A week before voters in the five special municipalities hit poll stations on Saturday, the Democratic Progressive Party (DPP) has created “ghostbuster squads” equipped with video and voice recorders at their campaign headquarters to bust vote-buying.
The DPP ghostbuster squads consist of campaign volunteers equipped with voice and video recorders who can get to work immediately after receiving information about vote buying, DPP spokesman Lin Yu-chang (林右昌) said.
Voters will select mayors, city councilors and borough chiefs in Sinbei City (the upgraded Taipei County); Greater Taichung, created after a merger of Taichung City and county; Greater Tainan, created after a merger of Tainan City and county; and Greater Kaohsiung, created after Kaohsiung City and county are merged.

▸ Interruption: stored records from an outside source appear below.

**src/rtl/inta_sequencer_pkg.sv**
```systemverilog
// pic_pkg: shared FSM state type, spurious level and lowest-set-bit helper for the PIC acknowledge path
package pic_pkg;
  localparam int NUM_IR = 8;
  localparam logic [2:0] SPURIOUS_LEVEL = 3'd7;
  typedef enum logic [1:0] {IDLE, PULSE1, WAIT2, PULSE2} state_t;
  // Returns {found, index}; index is the lowest set bit, which is the highest priority level.
  function automatic logic [3:0] lowest_set(input logic [NUM_IR-1:0] v);
    lowest_set = 4'b0;
    for (int i = NUM_IR - 1; i >= 0; i--)
      if (v[i]) lowest_set = {1'b1, 3'(i)};
  endfunction
endpackage

```
**src/rtl/inta_sequencer_resolver.sv**
```systemverilog
// pic_priority_resolver: fixed-priority (IR0 highest) resolution of pending vs in-service levels
// Ports: irr/imr/isr in; cand/cand_valid = best unmasked request, svc/svc_valid = level in service,
// qualify = cand may interrupt (nothing in service or cand strictly higher priority).
module pic_priority_resolver
  import pic_pkg::*;
(
  input  logic [NUM_IR-1:0] irr,
  input  logic [NUM_IR-1:0] imr,
  input  logic [NUM_IR-1:0] isr,
  output logic [2:0]        cand,
  output logic              cand_valid,
  output logic [2:0]        svc,
  output logic              svc_valid,
  output logic              qualify
);
  logic [NUM_IR-1:0] pend;
  assign pend = irr & ~imr;
  assign {cand_valid, cand} = lowest_set(pend);
  assign {svc_valid, svc} = lowest_set(isr);
  assign qualify = cand_valid && (!svc_valid || cand < svc);
endmodule

```
**src/rtl/inta_sequencer.sv**
```systemverilog
// inta_sequencer: raises the CPU interrupt, runs the two-pulse INTA sequence, owns ISR and the vector
// Ports: clk, reset_n (async, active low); irr/imr requests and mask; inta_n CPU acknowledge;
// aeoi auto-EOI enable; t_base vector high bits; eoi_valid/eoi_specific/eoi_level EOI command;
// int_req interrupt to CPU; highest_priority/current_pulse feed the IRR clear logic;
// isr in-service register; vector/vector_oe interrupt type and its drive enable.
module inta_sequencer
  import pic_pkg::*;
(
  input  logic              clk,
  input  logic              reset_n,
  input  logic [NUM_IR-1:0] irr,
  input  logic [NUM_IR-1:0] imr,
  input  logic              inta_n,
  input  logic              aeoi,
  input  logic [4:0]        t_base,
  input  logic              eoi_valid,
  input  logic              eoi_specific,
  input  logic [2:0]        eoi_level,
  output logic              int_req,
  output logic [2:0]        highest_priority,
  output logic              current_pulse,
  output logic [NUM_IR-1:0] isr,
  output logic [7:0]        vector,
  output logic              vector_oe
);
  state_t state, state_n;
  logic inta_q, fall, rise, spurious, spurious_n, int_n, cp_n, voe_n;
  logic cand_valid, svc_valid, qualify;
  logic [2:0] cand, svc, hp_n;
  logic [NUM_IR-1:0] isr_set, aeoi_clr, eoi_clr, isr_n;
  pic_priority_resolver u_resolver (
    .irr        (irr),
    .imr        (imr),
    .isr        (isr),
    .cand       (cand),
    .cand_valid (cand_valid),
    .svc        (svc),
    .svc_valid  (svc_valid),
    .qualify    (qualify)
  );
  assign fall = inta_q & ~inta_n;
  assign rise = ~inta_q & inta_n;
  assign vector = {t_base, highest_priority};
  always_ff @(posedge clk or negedge reset_n)
    if (!reset_n) begin
      state            <= IDLE;
      inta_q           <= 1'b1;
      int_req          <= 1'b0;
      highest_priority <= '0;
      current_pulse    <= 1'b0;
      isr              <= '0;
      vector_oe        <= 1'b0;
      spurious         <= 1'b0;
    end else begin
      state            <= state_n;
      inta_q           <= inta_n;
      int_req          <= int_n;
      highest_priority <= hp_n;
      current_pulse    <= cp_n;
      isr              <= isr_n;
      vector_oe        <= voe_n;
      spurious         <= spurious_n;
    end
  always_comb begin
    state_n    = state;
    hp_n       = highest_priority;
    cp_n       = current_pulse;
    voe_n      = vector_oe;
    spurious_n = spurious;
    isr_set    = '0;
    aeoi_clr   = '0;
    int_n      = (state == IDLE) && qualify;
    case (state)
      IDLE: if (fall) begin
        state_n    = PULSE1;
        cp_n       = 1'b1;
        int_n      = 1'b0;
        spurious_n = !qualify;
        hp_n       = qualify ? cand : SPURIOUS_LEVEL;
        isr_set    = qualify ? NUM_IR'(1) << cand : '0;
      end
      PULSE1: if (rise) state_n = WAIT2;
      WAIT2: if (fall) begin
        state_n = PULSE2;
        cp_n    = 1'b0;
        voe_n   = 1'b1;
      end
      PULSE2: if (rise) begin
        state_n  = IDLE;
        voe_n    = 1'b0;
        aeoi_clr = (aeoi && !spurious) ? NUM_IR'(1) << highest_priority : '0;
      end
      default: state_n = IDLE;
    endcase
    // EOI acts on the ISR as registered; an acknowledge set in the same cycle wins.
    eoi_clr = !eoi_valid ? '0 : eoi_specific ? NUM_IR'(1) << eoi_level : svc_valid ? NUM_IR'(1) << svc : '0;
    isr_n   = (isr & ~(eoi_clr | aeoi_clr)) | isr_set;
  end
endmodule

```
**config.mk**
```make
export PLATFORM = sky130hd
export DESIGN_NAME = inta_sequencer
export DESIGN_NICKNAME = d
export VERILOG_FILES = /design/src/rtl/inta_sequencer_pkg.sv /design/src/rtl/inta_sequencer_resolver.sv /design/src/rtl/inta_sequencer.sv
export SDC_FILE = /design/constraint.sdc
export NUM_CORES = 1
export LEC_CHECK = 0
export CORE_MARGIN = 10
export CORE_UTILIZATION = 48
export DETAILED_ROUTE_END_ITERATION = 8
export PLACE_DENSITY = 0.85
export SETUP_SLACK_MARGIN = 0.15
export SLEW_MARGIN = 20
export SYNTH_ARGS = -nofsm -noshare
export SYNTH_HDL_FRONTEND = slang
export SYNTH_SLANG_ARGS = --single-unit
```
**constraint.sdc**
```tcl
create_clock -name clk -period 4.4 [get_ports clk]
set_input_delay 0.44 -clock clk [delete_from_list [all_inputs] [get_ports clk]]
set_output_delay 0.44 -clock clk [all_outputs]
set_load 0.01 [all_outputs]
```
==> results of run 1 <==
[routing by layer]
layer | track usage [%] | vias to the layer above | share of wire (%)
met5 | 0 | - | 0
met4 | 6.72 | 0 | 1.3
met3 | 3.94 | 7 | 7.7
met2 | 28.8 | 65 | 51
met1 | 16.9 | 723 | 39
li1 | - | 737 | -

After collecting sufficient evidence, the cases will be reported to law enforcement agencies for further investigation. Once people involved in vote-buying are prosecuted, members of the ghostbuster squads or those who gave tips would receive cash awards from DPP campaign headquarters, he said.
Lin said anyone who knows of vote buying could notify the party via its anti-vote-buying hotline.
He also called on law enforcement agencies to redouble their efforts to uncover vote-buying, as very few cases have been investigated despite the practice remaining popular.
Former Southern Taiwan Society chairman Cheng Cheng-yu (鄭正煜) said vote-buying was a very serious problem in southern Taiwan, claiming that a voter could receive NT$1,000 from city councilor candidates and between NT$500 and NT$1,000 from borough chief candidates in Kaohsiung.
Cheng said he feared vote buying would alter the results of the mayoral election in Kaohsiung.
In addition to attempts to “buy” individual voters, Cheng said he had heard that foot soldiers for candidates received NT$500,000 (US$16,500) to NT$1 million this year, a sharp increase from the NT$200,000 to NT$500,000 distributed to foot soldiers in the Kaohsiung mayoral and city councilor election four years ago.
Lin said only when law enforcement and the judiciary put in more efforts into catching vote-buyers could the special municipalities elections be fair, just and clean.